Task details:
Without changing a single word, write out every entry.

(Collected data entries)
[src/frame_buffer_pkg.sv]
package frame_buffer_pkg;

	// image geometry
	localparam int IMAGE_WIDTH  = 64;
	localparam int IMAGE_HEIGHT = 48;
	localparam int X_W          = 6;
	localparam int Y_W          = 6;

	// two horizontally adjacent pixels share one memory word
	localparam int WORDS_PER_LINE  = IMAGE_WIDTH / 2;
	localparam int WORDS_PER_FRAME = WORDS_PER_LINE * IMAGE_HEIGHT;

	// bank layout
	localparam int SLOTS_PER_BANK = 3;
	localparam int SLOT_W         = 2;
	localparam int ADDR_W         = 13;
	localparam int MEM_W          = 36;

	// one-hot client codes
	localparam int CLIENT_W = 3;
	localparam logic [CLIENT_W-1:0] CLIENT_NONE    = 3'b000;
	localparam logic [CLIENT_W-1:0] CLIENT_CAPTURE = 3'b100;
	localparam logic [CLIENT_W-1:0] CLIENT_DISPLAY = 3'b010;
	localparam logic [CLIENT_W-1:0] CLIENT_FILTER  = 3'b001;

	// frame role placement after reset
	localparam logic              RESET_CAPTURE_BANK = 1'b0;
	localparam logic [SLOT_W-1:0] RESET_CAPTURE_SLOT = 2'd0;
	localparam logic              RESET_PROCESS_BANK = 1'b0;
	localparam logic [SLOT_W-1:0] RESET_PROCESS_SLOT = 2'd1;
	localparam logic              RESET_NEXT_BANK    = 1'b1;
	localparam logic [SLOT_W-1:0] RESET_NEXT_SLOT    = 2'd0;
	localparam logic              RESET_DISPLAY_BANK = 1'b1;
	localparam logic [SLOT_W-1:0] RESET_DISPLAY_SLOT = 2'd1;

endpackage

The answer:
[src/frame_buffer_pkg.sv]
package frame_buffer_pkg;

	// image geometry
	localparam int IMAGE_WIDTH  = 64;
	localparam int IMAGE_HEIGHT = 48;
	localparam int X_W          = 6;
	localparam int Y_W          = 6;

	// two horizontally adjacent pixels share one memory word
	localparam int WORDS_PER_LINE  = IMAGE_WIDTH / 2;
	localparam int WORDS_PER_FRAME = WORDS_PER_LINE * IMAGE_HEIGHT;

	// bank layout
	localparam int SLOTS_PER_BANK = 3;
	localparam int SLOT_W         = 2;
	localparam int ADDR_W         = 13;
	localparam int MEM_W          = 36;

	// one-hot client codes
	localparam int CLIENT_W = 3;
	localparam logic [CLIENT_W-1:0] CLIENT_NONE    = 3'b000;
	localparam logic [CLIENT_W-1:0] CLIENT_CAPTURE = 3'b100;
	localparam logic [CLIENT_W-1:0] CLIENT_DISPLAY = 3'b010;
	localparam logic [CLIENT_W-1:0] CLIENT_FILTER  = 3'b001;

	// frame role placement after reset
	localparam logic              RESET_CAPTURE_BANK = 1'b0;
	localparam logic [SLOT_W-1:0] RESET_CAPTURE_SLOT = 2'd0;
	localparam logic              RESET_PROCESS_BANK = 1'b0;
	localparam logic [SLOT_W-1:0] RESET_PROCESS_SLOT = 2'd1;
	localparam logic              RESET_NEXT_BANK    = 1'b1;
	localparam logic [SLOT_W-1:0] RESET_NEXT_SLOT    = 2'd0;
	localparam logic              RESET_DISPLAY_BANK = 1'b1;
	localparam logic [SLOT_W-1:0] RESET_DISPLAY_SLOT = 2'd1;

endpackage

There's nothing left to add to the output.